Ranking — which smells to surface first

Don't dump all findings. Rank by change frequency × smell severity:

  1. God class that's edited weekly — urgent. Every week of delay costs more conflicts.
  2. Long method in a file untouched for 2 years — ignore. It's ugly but stable.
  3. Duplicated code where both copies are in hot files — high. The divergence-bug will happen.

Use git log --format= --name-only | sort | uniq -c | sort -rn to get change frequency. Smells in cold code are academic.

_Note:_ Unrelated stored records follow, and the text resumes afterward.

[config.mk]
export PLATFORM = sky130hd
export DESIGN_NAME = regfile_mp
export DESIGN_NICKNAME = d
export VERILOG_FILES = /design/src/rtl/regfile_mp.sv
export SDC_FILE = /design/constraint.sdc
export NUM_CORES = 2
export LEC_CHECK = 0
export BUFFER_PORTS_ARGS = -buffer_cell sky130_fd_sc_hd__buf_2
export CAP_MARGIN = 20
export CORE_MARGIN = 2
export CORE_UTILIZATION = 45
export DETAILED_ROUTE_END_ITERATION = 16
export PLACE_DENSITY = 0.59
export RECOVER_POWER = 25
export SLEW_MARGIN = 25
export SYNTH_ARGS = -nofsm -noshare
export SYNTH_HDL_FRONTEND = slang
export SYNTH_SLANG_ARGS = --single-unit
[constraint.sdc]
create_clock -name clk -period 2.85 [get_ports clk]
set_input_delay 0.57 -clock clk [delete_from_list [all_inputs] [get_ports clk]]
set_output_delay 0.57 -clock clk [all_outputs]
set_load 0.01 [all_outputs]
### config.mk
export PLATFORM = sky130hd
export DESIGN_NAME = vga_timing_gen
export DESIGN_NICKNAME = d
export VERILOG_FILES = /design/src/rtl/vga_timing_gen.sv
export SDC_FILE = /design/constraint.sdc
export NUM_CORES = 1
export LEC_CHECK = 0
export CORE_MARGIN = 1.5
export CORE_UTILIZATION = 60
export DETAILED_ROUTE_END_ITERATION = 6
export MAX_ROUTING_LAYER = met4
export PLACE_DENSITY = 0.87
export SYNTH_ARGS = -nofsm -noshare
export SYNTH_HDL_FRONTEND = slang
export SYNTH_SLANG_ARGS = --single-unit
### constraint.sdc
create_clock -name pixel_clk -period 16.4 [get_ports pixel_clk]
set_input_delay 1.64 -clock pixel_clk [delete_from_list [all_inputs] [get_ports pixel_clk]]
set_output_delay 1.64 -clock pixel_clk [all_outputs]
set_load 0.01 [all_outputs]
### src/rtl/vga_timing_gen.sv
// Runtime-reprogrammable VGA/DVI timing generator with registered syncs, data enable,
// coordinates and strobes. New timing sets are staged and swapped in at a frame boundary.
module vga_timing_gen #(
    parameter int HW        = 12,
    parameter int VW        = 11,
    parameter int DEF_HACT  = 640,
    parameter int DEF_HFP   = 16,
    parameter int DEF_HSYNC = 96,
    parameter int DEF_HBP   = 48,
    parameter int DEF_VACT  = 480,
    parameter int DEF_VFP   = 10,
    parameter int DEF_VSYNC = 2,
    parameter int DEF_VBP   = 33,
    parameter int DEF_HPOL  = 0,
    parameter int DEF_VPOL  = 0
) (
    input  logic          pixel_clk,
    input  logic          rst,
    input  logic          en,
    input  logic          cfg_load,
    input  logic [HW-1:0] cfg_hact,
    input  logic [HW-1:0] cfg_hfp,
    input  logic [HW-1:0] cfg_hsync,
    input  logic [HW-1:0] cfg_hbp,
    input  logic [VW-1:0] cfg_vact,
    input  logic [VW-1:0] cfg_vfp,
    input  logic [VW-1:0] cfg_vsync,
    input  logic [VW-1:0] cfg_vbp,
    input  logic          cfg_hpol,
    input  logic          cfg_vpol,
    output logic          cfg_pending,
    output logic          cfg_applied,
    output logic          cfg_err,
    output logic          hsync,
    output logic          vsync,
    output logic          de,
    output logic          hblank,
    output logic          vblank,
    output logic [HW-1:0] h_pos,
    output logic [VW-1:0] v_pos,
    output logic          line_start,
    output logic          frame_start
);

    localparam logic [HW+1:0] H_MAX = (HW+2)'((1 << HW) - 1);
    localparam logic [VW+1:0] V_MAX = (VW+2)'((1 << VW) - 1);
    localparam logic [HW:0]   H_ONE = (HW+1)'(1);
    localparam logic [VW:0]   V_ONE = (VW+1)'(1);

    logic [HW-1:0] hact_s, hfp_s, hsync_s, hbp_s;
    logic [VW-1:0] vact_s, vfp_s, vsync_s, vbp_s;
    logic          hpol_s, vpol_s;

    logic [HW-1:0] hact_st, hfp_st, hsync_st, hbp_st;
    logic [VW-1:0] vact_st, vfp_st, vsync_st, vbp_st;
    logic          hpol_st, vpol_st;

    logic [HW-1:0] hc;
    logic [VW-1:0] vc;
    logic          apply_flag;

    logic [HW:0]   htot, hs_start, hs_end;
    logic [VW:0]   vtot, vs_start, vs_end;
    logic [HW+1:0] cfg_htot;
    logic [VW+1:0] cfg_vtot;
    logic          h_last, v_last, h_act, v_act, in_hsync, in_vsync, cfg_bad, commit;

    // Region boundaries of the active set; config totals use two extra bits so overflow is visible.
    always_comb begin
        htot     = {1'b0, hact_s} + {1'b0, hfp_s} + {1'b0, hsync_s} + {1'b0, hbp_s};
        vtot     = {1'b0, vact_s} + {1'b0, vfp_s} + {1'b0, vsync_s} + {1'b0, vbp_s};
        hs_start = {1'b0, hact_s} + {1'b0, hfp_s};
        hs_end   = hs_start + {1'b0, hsync_s};
        vs_start = {1'b0, vact_s} + {1'b0, vfp_s};
        vs_end   = vs_start + {1'b0, vsync_s};
        h_last   = ({1'b0, hc} == htot - H_ONE);
        v_last   = ({1'b0, vc} == vtot - V_ONE);
        h_act    = (hc < hact_s);
        v_act    = (vc < vact_s);
        in_hsync = ({1'b0, hc} >= hs_start) && ({1'b0, hc} < hs_end);
        in_vsync = ({1'b0, vc} >= vs_start) && ({1'b0, vc} < vs_end);
        cfg_htot = {2'b00, cfg_hact} + {2'b00, cfg_hfp} + {2'b00, cfg_hsync} + {2'b00, cfg_hbp};
        cfg_vtot = {2'b00, cfg_vact} + {2'b00, cfg_vfp} + {2'b00, cfg_vsync} + {2'b00, cfg_vbp};
        cfg_bad  = (cfg_hact == '0) || (cfg_vact == '0) || (cfg_htot > H_MAX) || (cfg_vtot > V_MAX);
        commit   = en && h_last && v_last && cfg_pending;
    end

    always_ff @(posedge pixel_clk) begin
        if (rst) begin
            hc          <= '0;
            vc          <= '0;
            hact_s      <= HW'(DEF_HACT);
            hfp_s       <= HW'(DEF_HFP);
            hsync_s     <= HW'(DEF_HSYNC);
            hbp_s       <= HW'(DEF_HBP);
            vact_s      <= VW'(DEF_VACT);
            vfp_s       <= VW'(DEF_VFP);
            vsync_s     <= VW'(DEF_VSYNC);
            vbp_s       <= VW'(DEF_VBP);
            hpol_s      <= (DEF_HPOL != 0);
            vpol_s      <= (DEF_VPOL != 0);
            hact_st     <= '0;
            hfp_st      <= '0;
            hsync_st    <= '0;
            hbp_st      <= '0;
            vact_st     <= '0;
            vfp_st      <= '0;
            vsync_st    <= '0;
            vbp_st      <= '0;
            hpol_st     <= 1'b0;
            vpol_st     <= 1'b0;
            cfg_pending <= 1'b0;
            apply_flag  <= 1'b0;
            cfg_applied <= 1'b0;
            cfg_err     <= 1'b0;
            hsync       <= (DEF_HPOL == 0);
            vsync       <= (DEF_VPOL == 0);
            de          <= 1'b0;
            hblank      <= 1'b1;
            vblank      <= 1'b1;
            h_pos       <= '0;
            v_pos       <= '0;
            line_start  <= 1'b0;
            frame_start <= 1'b0;
        end else begin
            cfg_err <= cfg_load && cfg_bad;
            if (en) begin
                h_pos       <= hc;
                v_pos       <= vc;
                de          <= h_act && v_act;
                hblank      <= !h_act;
                vblank      <= !v_act;
                hsync       <= in_hsync ? hpol_s : !hpol_s;
                vsync       <= in_vsync ? vpol_s : !vpol_s;
                line_start  <= (hc == '0);
                frame_start <= (hc == '0) && (vc == '0);
                cfg_applied <= apply_flag;
                apply_flag  <= 1'b0;
                if (h_last) begin
                    hc <= '0;
                    vc <= v_last ? '0 : vc + 1'b1;
                end else begin
                    hc <= hc + 1'b1;
                end
            end else begin
                de          <= 1'b0;
                line_start  <= 1'b0;
                frame_start <= 1'b0;
                cfg_applied <= 1'b0;
            end
            // The applied pulse is deferred until the new frame's first pixel is actually presented.
            if (commit) begin
                hact_s      <= hact_st;
                hfp_s       <= hfp_st;
                hsync_s     <= hsync_st;
                hbp_s       <= hbp_st;
                vact_s      <= vact_st;
                vfp_s       <= vfp_st;
                vsync_s     <= vsync_st;
                vbp_s       <= vbp_st;
                hpol_s      <= hpol_st;
                vpol_s      <= vpol_st;
                apply_flag  <= 1'b1;
                cfg_pending <= 1'b0;
            end
            // A load on the commit edge lands after the swap and waits for the next boundary.
            if (cfg_load && !cfg_bad) begin
                hact_st     <= cfg_hact;
                hfp_st      <= cfg_hfp;
                hsync_st    <= cfg_hsync;
                hbp_st      <= cfg_hbp;
                vact_st     <= cfg_vact;
                vfp_st      <= cfg_vfp;
                vsync_st    <= cfg_vsync;
                vbp_st      <= cfg_vbp;
                hpol_st     <= cfg_hpol;
                vpol_st     <= cfg_vpol;
                cfg_pending <= 1'b1;
            end
        end
    end

endmodule
# --- After elaboration in Yosys (flattened, before gate mapping) ---
# Cells that the tools add are included.
classes:
  addsub: 16
  order_cmp: 8
  eq_ne: 2
  muxes: 8
  bitwise_logic: 1
  n_reduce_logical: 25
op_table:
  columns: ["cell", "n"]
  rows:
  - ["adder 12 x 12 -> 13 bit", 2]
  - ["adder 13 x 12 -> 13 bit", 2]
  - ["adder 11 x 11 -> 12 bit", 2]
  - ["adder 12 x 11 -> 12 bit", 2]
  - ["zero test 12 bit", 2]
  - ["zero test 11 bit", 2]
  - ["adder 13 x 12 -> 14 bit", 1]
  - ["adder 14 x 12 -> 14 bit", 1]
  - ["greater-than comparator 14 x 12 -> 1 bit, second input constant", 1]
  - ["adder 12 x 11 -> 13 bit", 1]
  - ["adder 13 x 11 -> 13 bit", 1]
  - ["equality test 12 x 13 -> 1 bit", 1]
  - [">= comparator 12 x 13 -> 1 bit", 1]
  - ["greater-than comparator 13 x 11 -> 1 bit, second input constant", 1]
  - ["less-than comparator 12 x 13 -> 1 bit", 1]
  - ["subtractor 13 x 1 -> 13 bit, second input constant", 1]
  - ["adder 12 x 1 -> 12 bit, second input constant", 1]
  - ["equality test 11 x 12 -> 1 bit", 1]
  - [">= comparator 11 x 12 -> 1 bit", 1]
  - ["less-than comparator 11 x 12 -> 1 bit", 1]
  - ["less-than comparator 12 bit", 1]
  - ["two-way mux 12 bit", 1]
  - ["subtractor 12 x 1 -> 12 bit, second input constant", 1]
  - ["adder 11 x 1 -> 11 bit, second input constant", 1]
  - ["other kinds (10)", 30]
totals:
  reg_bits: 245
  output_inout_bits: 33
  word_cells: 95

# --- Depth between registers and ports, before layout ---
# Gate-level depths: netlist of run 1.
depth:
  depth_word: 10
  mapped_depth: 30

# --- Worst setup path before layout of run 1 ---
# No wires, ideal clock.
synth_timing:
  path_type: "flip-flop to flip-flop"
  start: "register hact_s[1]"
  end: "register vbp_s[0]"
  setup_time_ns: 0.134
  arrival_time_ns: 5.687
  required_time_ns: 16.266
  path_slack_ns: 10.579
  path_stages_with_launch: 30
  n_path_buf: 2
  period_less_slack_ns: 5.821
  cell_sequence: "dfxtp_1 ha_1 a21o_1 a21oi_1 o21bai_1 a21oi_1 nor2b_1 o21a_1 o31a_1 nor2_1 xnor2_1 ha_1 nand2_1 a211oi_1 nor3_1 xor2_1 ha_1 inv_1 ha_1 xnor2_1 a2111o_1 nor4_2 o2111ai_1 or3b_1 nor4b_2 o2111ai_1 buf_6 buf_2 nor3_1 o21ai_0"
synth_via:
  elab_chain_len: 8
synth_rtl:
  columns: ["element", "line", "source"]
  rows:
  - ["start, declared", "50", "logic [HW-1:0] hact_s, hfp_s, hsync_s, hbp_s;"]
  - ["start signal, assigned", "92", "hact_s <= HW'(DEF_HACT);"]
  - ["start signal, assigned", "153", "hact_s <= hact_st;"]
  - ["adder 12 x 12 -> 13 bit", "70", "htot = {1'b0, hact_s} + {1'b0, hfp_s} + {1'b0, hsync_s} + {1'b0, hbp_s};"]
  - ["adder 13 x 12 -> 13 bit (2 in series)", "70", null]
  - ["subtractor 13 x 1 -> 13 bit", "76", "h_last = ({1'b0, hc} == htot - H_ONE);"]
  - ["equality test 12 x 13 -> 1 bit", "76", null]
  - ["logical AND 1 bit (3 in series)", "85", "commit = en && h_last && v_last && cfg_pending;"]
  - ["end signal, assigned", "99", "vbp_s <= VW'(DEF_VBP);"]
  - ["end signal, assigned", "160", "vbp_s <= vbp_st;"]
  - ["end, declared", "51", "logic [VW-1:0] vact_s, vfp_s, vsync_s, vbp_s;"]
# Every way passes these cells.
# A chain may end at the register's enable or synchronous reset.

# --- Worst setup path after layout of run 1 ---
layout_timing:
  start: "register vact_s[0]"
  end: "register vc[8]"
layout_via:
  elab_chain_len: 6
layout_rtl:
  columns: ["element", "line", "source"]
  rows:
  - ["start, declared", "51", null]
  - ["start signal, assigned", "96", "vact_s <= VW'(DEF_VACT);"]
  - ["start signal, assigned", "157", "vact_s <= vact_st;"]
  - ["adder 11 x 11 -> 12 bit", "71", "vtot = {1'b0, vact_s} + {1'b0, vfp_s} + {1'b0, vsync_s} + {1'b0, vbp_s};"]
  - ["adder 12 x 11 -> 12 bit (2 in series)", "71", null]
  - ["subtractor 12 x 1 -> 12 bit", "77", "v_last = ({1'b0, vc} == vtot - V_ONE);"]
  - ["equality test 11 x 12 -> 1 bit", "77", null]
  - ["two-way mux 11 bit", "141", "vc <= v_last ? '0 : vc + 1'b1;"]
  - ["end signal, assigned", "141", null]
  - ["end, declared", "59", "logic [VW-1:0] vc;"]
# Every way passes these cells.

==> flow_summary.yaml, run 1 <==
run_status:
  status: "finished with violations"
  violations: "DRC"
finish:
  drive_above_1_share_pct: 3.51
  fill_cells: 2013
  area_growth_pct: 14.0
  nets: 2194
  num_antenna_cells: 0
sta:
  min_period_over_period_pct: 48.7
  hold_violations: 0
  max_freq_mhz: 125
  tightest_slew_ns: 1.39
  period_needed_ns: 7.98
  fin_worst_skew_ns: 0.00894
  drv_slew: 0
  rsz0062_at_grt: "no"
  tns_ns: 0
  slew_headroom_pct: 6.08
  setup_viol: 0
critical_path:
  crit_top_cell: "a21oi_1"
  arrival_ns: 8.38
  crit_path_max_incr_delay_ns: 1.11
  cp_max_fo: 70
  start_kind: "register"
  crit_type: "reg -> reg"
  crit_path_end_kind: "register"
  required_ns: 16.80
  cpMaxStageDelayCell: "nor4b_1"
clocking:
  holdBufCountCts: 0
  clock-sinks: 245
  ctsHtreeMaxLevel: 1
  cts_resized: 0
  worst_skew_pair.late_latency_ns: 0.54
  cts_buffers: 26
  cts.path.max_buffers: 3
  cts_tree: "built"
  cts_post_setup_buffers_inserted: 0
  clock-root-buffer: "clkbuf_16"
  path_clk_slew_ns: 0.06
global_route:
  grt_pass1_vias: 13000
  grt_pass1_wl_mm: 67.2
  track_usage_pct: 30.6
  grt_antenna_before_repair: 0
  grt_max_degree: 123
  grt_overflow: 0
logic_synthesis:
  yosysMostFrequentCell: "dfxtp_1"
  synth_common_cells: "245 x dfxtp_1, 182 x ha_1, 171 x nor2_1, 143 x a21oi_1, 135 x inv_1"
  synth.area.top_cells: "dfxtp_1 31%, ha_1 14%, mux2i_1 7.3%, fa_1 6.5%, a21oi_1 4.5%"
  async_reset_ff_share_pct: 0
  syn-mean-instance-area_um2: 8.90
  yosys.area.top_type: "dfxtp_1"
  ys_seq_area_share_pct: 30.7
  netlist_instances: 1797
  ys_types: 66
  synthDominantCellAreaShare_pct: 30.7
  syn-cell-area_mm2: 0.0160
  synth_ff_type: "dfxtp_1"
  ys_ff_latch: 245
  ys_warn_count: 0
  synth_enable_flop_cells: 0
  syn-num-nets: 2129
floorplanning:
  die_w_um: 166
  chipHeight_um: 166
  dieArea_mm2: 0.0276
  core_mm2: 0.0261
  start_util_pct: 61.2
  std_cell_rows: 59
  ioPinCount: 131
detailed_routing:
  drt_wl_total_mm: 41.6
  drc_errors: 9
  ant_nets: 0
  wl_per_cell_um: 18.8
  dr_total_vias: 13700
  via_per_inst: 6.18
  firstDrtPassIters: 7
  drt_iter0_drc: 1141
power:
  p_per_area_mw_per_mm2: 79.5
  peakVddDrop_mv: 0.0807
  leakagePower_nw: 8.19
  total_power_mw: 1.45
placed_design:
  hpwl_mm: 30.9
  gp_congestion: 0.904
  io_buffers: 130
flow_run:
  maxCapViolCount: 0
hold_path:
  hold_class: "reg -> reg"
-- critical path, delay by kind of cell, from the launching register on --
family | cells | cell delay, ns
buffers and inverters | 2 | 0.60
xor gates and xnor gates | 2 | 0.53
and+or+nand+nor | 5 | 2.14
adders and majority gates | 5 | 1.54
muxes | 1 | 0.15
DFF | 1 | 0.34
AOI/OAI and AO/OA | 13 | 2.54
-- report_power, final --
group          total (mW)  internal (mW)  switching [mW]
sequential          0.629          0.614          0.0152
combinational       0.229          0.102           0.127
clock               0.592          0.348           0.244
-- placed cells by master (no fill, tap or decap), drive strengths merged, types with 38 or more instances in the layout --
master / instances
a21o: 44
a21oi: 143
clkbuf: 38
clkdlybuf4s50: 128
dfxtp: 245
fa: 52
ha: 182
inv: 137
mux2i: 117
nand4: 97
nor2: 171
o21ai: 125
xnor2: 53
-- path summary, 6_finish.rpt --
path / start / depth (start not counted) / slack (ns) / end
min: hbp_s[1] / 2 / 0.47 / hbp_s[1]
max reg2reg: vact_s[0] / 28 / 8.42 / vc[8]
max: vact_s[0] / 28 / 8.42 / vc[8]
min reg2reg: hbp_s[1] / 2 / 0.47 / hbp_s[1]
-- flip-flops by register name (all words and copies together), names as in the netlist, 12 cells and up --
signal    count
h_pos        12
hact_s       12
hact_st      12
hbp_s        12
hbp_st       12
hc           12
hfp_s        12
hfp_st       12
hsync_s      12
hsync_st     12
-- metrics by stage --
step	hold slack (ns)	setup slack (ns)	cells	util [%]	cell area, um2
3_3_place_gp	0.453	8.88	2169	66.5	17400
6_report	0.475	8.42	2215	69.8	18200
2_1_floorplan	0.441	10.58	1797	-	16000
4_1_cts	0.478	8.59	2215	69.8	18200
5_1_grt	0.495	7.75	2215	69.8	18200
3_5_place_dp	0.465	8.67	2169	66.5	17400
-- cell type report --
type                       count  area, um2  share of cell area [%]
multi-input combinational   1314      10200                    55.8
inverter                     136        510                    2.80
sequential                   245       4910                    26.9
clock buffer                  38        747                    4.10
clock inverter                 8        105                   0.576
timing repair buffer         139       1370                    7.49
tap                          335        419                    2.30
-- logic make-up after synthesis --
group,count (synthesis),synth area share (%)
muxes,117,7.32
xor gates and xnor gates,86,4.90
buffers and inverters,238,5.88
adders and majority gates,234,20.8
and+or+nand+nor,452,14.3
AOI/OAI and AO/OA,425,16.2
DFF,245,30.7
-- layer usage --
metal | share of wire, % | up-vias | routed length, um | GRT usage [%]
li1 | - | 6552 | - | -
met3 | 7.4 | 80 | 3100 | 4.17
met1 | 46 | 6477 | 18900 | 42.8
met2 | 45 | 572 | 18500 | 46.5
met5 | 0 | - | 0 | -
met4 | 2.5 | 0 | 1030 | 8.77
No activity file was read; power rests on OpenSTA's default activity.
==> inputs of run 2 (changes only) <==
==> constraint.sdc (replaced) <==
create_clock -name pixel_clk -period 7.6 [get_ports pixel_clk]
set_input_delay 0.76 -clock pixel_clk [delete_from_list [all_inputs] [get_ports pixel_clk]]
set_output_delay 0.76 -clock pixel_clk [all_outputs]
set_load 0.01 [all_outputs]
==> flow_summary.yaml, run 2 (synthesis results as in run 1) <==
finish:
  fin_cells: 2219
  area_growth_pct: 14.2
  nets: 2199
  final_common_cell: "dfxtp_1"
  mostFrequentLayoutCells: "244 x dfxtp_1, 182 x ha_1, 171 x nor2_1"
  num_antenna_cells: 0
  fill_cells: 2019
  drive_above_1_share_pct: 3.82
sta:
  fin_worst_skew_ns: 0.0322
  drv_slew: 0
  holdWs_ns: 0.471
  tightest_slew_ns: 1.13
  hold_violations: 0
  min_period_over_period_pct: 94.8
  worst_slack_ns: 0.393
  max_freq_mhz: 139
  period_needed_ns: 7.21
  setup_viol: 0
  slew_headroom_pct: 24.2
  rsz0062_at_grt: "no"
  tns_ns: 0
power:
  peakVddDrop_mv: 0.173
  total_power_mw: 3.06
  p_per_area_mw_per_mm2: 168
  leakagePower_nw: 8.22
clocking:
  cts.path.max_buffers: 3
  cts_post_setup_buffers_inserted: 0
  path_clk_slew_ns: 0.07
  worst_skew_pair.late_latency_ns: 0.54
  clock-root-buffer: "clkbuf_16"
  cts_resized: 0
  cts_buffers: 25
  clock-sinks: 245
  holdBufCountCts: 0
  ctsHtreeMaxLevel: 1
  cts_tree: "built"
placed_design:
  gp_congestion: 0.885
  io_buffers: 130
  dpl_worst_slack_ns: 0.722
  numPlacedInstances: 2175
  hpwl_mm: 31.4
floorplanning:
  dieArea_mm2: 0.0276
  ioPinCount: 131
  core_mm2: 0.0261
  start_util_pct: 61.2
  std_cell_rows: 59
  die_w_um: 166
  chipHeight_um: 166
critical_path:
  start_kind: "register"
  crit_path_max_incr_delay_ns: 0.53
  ff2ff_path_depth: 29
  arrival_ns: 7.65
  cp_max_fo: 47
  crit_top_cell: "a21oi_1"
  reg2reg_slack_ns: 0.39
  crit_type: "reg -> reg"
  cpMaxStageDelayCell: "and2_2"
  timing.rr.start: "vact_s[0]"
  crit_path_end_kind: "register"
  required_ns: 8.04
  r2r-end: "hsync_s[11]"
detailed_routing:
  wl_per_cell_um: 18.8
  drt_wl_total_mm: 41.8
  via_per_inst: 6.20
  ant_nets: 0
  drt_iter0_drc: 1395
  drc_errors: 9
  dr_total_vias: 13800
  firstDrtPassIters: 7
global_route:
  grt_antenna_before_repair: 0
  grt_pass1_vias: 13400
  grt_overflow: 0
  track_usage_pct: 30.8
  grt_pass1_wl_mm: 68.0
  grt_max_degree: 117
run_status:
  violations: "DRC"
  status: "finished with violations"
hold_path:
  whs_endpoint: "apply_flag"
  min_path_cells: 2
  hold_class: "reg -> reg"
  hp-start: "apply_flag"
flow_run:
  maxCapViolCount: 0
-- run 2: changes by cell type in the layout (fill, tap and decap cells not counted) --
cell,before,now
clkinv_4,0,1
clkinv_2,2,5
buf_4,9,12
clkbuf_8,3,2
clkbuf_16,27,25
clkinvlp_4,2,1
buf_12,0,3
clkbuf_1,8,6
-- run 2: worst max path at each step --
stage | from | to | slack (ns) | cells past startpoint
2_1_floorplan | hact_s[1] | vbp_s[0] | 1.78 | 29
3_3_place_gp | hact_s[1] | vc[0] | 0.97 | 28
3_5_place_dp | vact_s[0] | hsync_s[11] | 0.72 | 29
4_1_cts | vact_s[0] | hsync_s[11] | 0.56 | 29
5_1_grt | vact_s[0] | hsync_s[11] | 0.10 | 29
6_report | vact_s[0] | hsync_s[11] | 0.39 | 29
-- run 2: area by class of cell --
class	count	area (um2)	share of cell area [%]
clock buffers	33	676	3.70
clock inverters	11	121	0.665
inverters	136	510	2.80
multi-input cells	1314	10200	55.7
flip-flops and latches	245	4910	26.9
well taps	335	419	2.30
repair buffers	145	1450	7.93
-- run 2: where the power goes --
| group | leakage, nW | internal (mW) | switching, mW |
|---|---|---|---|
| clock | 0.392 | 0.696 | 0.518 |
| combinational | 5.85 | 0.220 | 0.271 |
| sequential | 1.98 | 1.32 | 0.0322 |
-- run 2: per-layer routing --
layer / GRT usage [%] / up-vias / wire, um
met1: 42.5 / 6559 / 19100
met3: 3.46 / 70 / 3030
met4: 7.11 / 0 / 703
met5: - / - / 0
li1: - / 6548 / -
met2: 48.5 / 577 / 19000
-- run 2: worst max-delay path: cells and delay by family (launching register included) --
family | cells | cell delay, ns
buf+inv | 3 | 0.60
fa+ha+maj | 5 | 1.64
mux | 1 | 0.15
compound gates | 12 | 2.20
xor+xnor | 2 | 0.48
simple gates | 6 | 1.68
flops | 1 | 0.35
-- run 2: per-stage QoR --
step / utilization (%) / cell area, um2
final: 69.9 / 18300
after global placement: 66.8 / 17500
after detailed placement: 66.8 / 17500
after global routing: 69.9 / 18300
after floorplan: - / 16000
after CTS: 69.9 / 18300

False-positive suppression

Smell flagged But actually fine when…
Long method It's a flat sequence of independent steps (setup, setup, setup — a script)
God class It's the app's composition root / DI container — by design, it knows everything
Duplicated code The two copies have different reasons to change. "Coincidental duplication" should NOT be extracted — you'll couple two unrelated concerns
Speculative generality It's a plugin interface and the second impl is on the roadmap this quarter
Message chain The chain is navigating a well-known, stable schema (config.database.pool.size)

Worked example

Code:

class OrderProcessor:
    def process(self, order, user, warehouse, shipper, payment, notifier,
                audit, retry, dry_run):                              # 9 params
        if not dry_run:
            if payment.charge(user.card, order.total):
                if warehouse.has_stock(order.items):
                    warehouse.reserve(order.items)
                    if shipper.can_deliver(user.address.zip):        # message chain
                        label = shipper.create_label(user.address.street,
                                                     user.address.city,
                                                     user.address.zip)  # data clump
                        # ... 40 more lines ...

Findings:

  1. Long method (60 lines, 4 nesting levels) — process() does validation, charging, reservation, shipping, notification, auditing. Six responsibilities.
  2. Boolean blindnessretry, dry_run as positional booleans. Call sites: processor.process(o, u, w, s, p, n, a, True, False). Which one is dry_run?
  3. Data clumpstreet, city, zip always travel together. There's an Address object right there (user.address) — pass it whole.
  4. Message chainuser.address.zip. Minor here (Address is stable), but if shipper took an Address, this goes away with fix #3.

Prioritization: git log shows OrderProcessor edited 14 times last quarter. Long method + high churn → extract first.

Do not

  • Do not report a smell without saying why it matters here. "This is a long method" is lint output. "This is a long method that 4 people edited last month and each edit touched a different 10-line region" is a finding.
  • Do not extract coincidental duplication. If two copies look similar but serve different domains, they'll diverge — and then your shared helper has a boolean parameter and you're worse off.
  • Do not flag smells in generated code, test fixtures, or migration scripts. Different rules.
  • Do not recommend the fix without → code-refactoring-assistant for the mechanics. This skill finds; that one fixes.

Output format

<file>:<line>  <SMELL>  churn=<commits-last-90d>
  <what the structure is>
  <why it will cost you — specific to this instance>
  <suggested refactoring — one sentence>
  <false-positive check: does the suppression rule apply?>

---
Ranked by (churn × severity). Fix the top 3; ignore the rest until they climb.